# ACTIVITY
Type out the full set of entries again, unchanged.
[Opening DATA LISTING section]
--- src/verilog/keypad_pkg.sv ---
package keypad_pkg;

  // Event FIFO sizing
  localparam int KEY_FIFO_DEPTH = 4;
  // Pointer needs at least one bit even for a single entry
  localparam int KEY_FIFO_PTR_W = (KEY_FIFO_DEPTH > 1) ? $clog2(KEY_FIFO_DEPTH) : 1;
  // Level must reach the full count, not just DEPTH-1
  localparam int KEY_FIFO_LVL_W = $clog2(KEY_FIFO_DEPTH + 1);

  // Keypad matrix lines
  // Row 1 means pressed
  typedef logic [3:0] row_t;
  // Columns are driven active low
  typedef logic [3:0] col_t;
  // Rows in the high nibble, inverted columns in the low nibble
  typedef logic [7:0] key_pos_t;
  // Code is 4*row_index + col_index, index 0 at bit 3
  typedef logic [3:0] key_code_t;

  typedef struct packed {
    key_code_t code;
    logic      multi;
  } key_event_t;

  typedef logic [KEY_FIFO_PTR_W-1:0] fifo_ptr_t;
  typedef logic [KEY_FIFO_LVL_W-1:0] fifo_level_t;

  // AXI4-Lite widths
  typedef logic [3:0]  axil_addr_t;
  typedef logic [31:0] axil_data_t;

  // Register map, byte addresses
  localparam axil_addr_t REG_CTRL   = 4'h0;
  localparam axil_addr_t REG_STATUS = 4'h4;
  localparam axil_addr_t REG_KEY    = 4'h8;

  // Field positions inside the key register
  localparam int KEY_MULTI_BIT = 4;
  localparam int KEY_VALID_BIT = 8;
  // Status level field starts here
  localparam int STATUS_LVL_LSB = 4;

  // Master-driven channel fields
  typedef struct packed {
    axil_addr_t awaddr;
    logic       awvalid;
    axil_data_t wdata;
    logic       wvalid;
    logic       bready;
    axil_addr_t araddr;
    logic       arvalid;
    logic       rready;
  } axil_req_t;

  // Slave-driven channel fields, responses are always OKAY
  typedef struct packed {
    logic       awready;
    logic       wready;
    logic       bvalid;
    logic       arready;
    axil_data_t rdata;
    logic       rvalid;
  } axil_rsp_t;

  typedef enum logic {IDLE, WAIT_RELEASE} entry_state_t;
  typedef enum logic [1:0] {READY, WRESP, RDATA} axil_state_t;

endpackage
[Closing DATA LISTING section]
# THE COMPLETED TASK
--- src/verilog/keypad_pkg.sv ---
package keypad_pkg;

  // Event FIFO sizing
  localparam int KEY_FIFO_DEPTH = 4;
  // Pointer needs at least one bit even for a single entry
  localparam int KEY_FIFO_PTR_W = (KEY_FIFO_DEPTH > 1) ? $clog2(KEY_FIFO_DEPTH) : 1;
  // Level must reach the full count, not just DEPTH-1
  localparam int KEY_FIFO_LVL_W = $clog2(KEY_FIFO_DEPTH + 1);

  // Keypad matrix lines
  // Row 1 means pressed
  typedef logic [3:0] row_t;
  // Columns are driven active low
  typedef logic [3:0] col_t;
  // Rows in the high nibble, inverted columns in the low nibble
  typedef logic [7:0] key_pos_t;
  // Code is 4*row_index + col_index, index 0 at bit 3
  typedef logic [3:0] key_code_t;

  typedef struct packed {
    key_code_t code;
    logic      multi;
  } key_event_t;

  typedef logic [KEY_FIFO_PTR_W-1:0] fifo_ptr_t;
  typedef logic [KEY_FIFO_LVL_W-1:0] fifo_level_t;

  // AXI4-Lite widths
  typedef logic [3:0]  axil_addr_t;
  typedef logic [31:0] axil_data_t;

  // Register map, byte addresses
  localparam axil_addr_t REG_CTRL   = 4'h0;
  localparam axil_addr_t REG_STATUS = 4'h4;
  localparam axil_addr_t REG_KEY    = 4'h8;

  // Field positions inside the key register
  localparam int KEY_MULTI_BIT = 4;
  localparam int KEY_VALID_BIT = 8;
  // Status level field starts here
  localparam int STATUS_LVL_LSB = 4;

  // Master-driven channel fields
  typedef struct packed {
    axil_addr_t awaddr;
    logic       awvalid;
    axil_data_t wdata;
    logic       wvalid;
    logic       bready;
    axil_addr_t araddr;
    logic       arvalid;
    logic       rready;
  } axil_req_t;

  // Slave-driven channel fields, responses are always OKAY
  typedef struct packed {
    logic       awready;
    logic       wready;
    logic       bvalid;
    logic       arready;
    axil_data_t rdata;
    logic       rvalid;
  } axil_rsp_t;

  typedef enum logic {IDLE, WAIT_RELEASE} entry_state_t;
  typedef enum logic [1:0] {READY, WRESP, RDATA} axil_state_t;

endpackage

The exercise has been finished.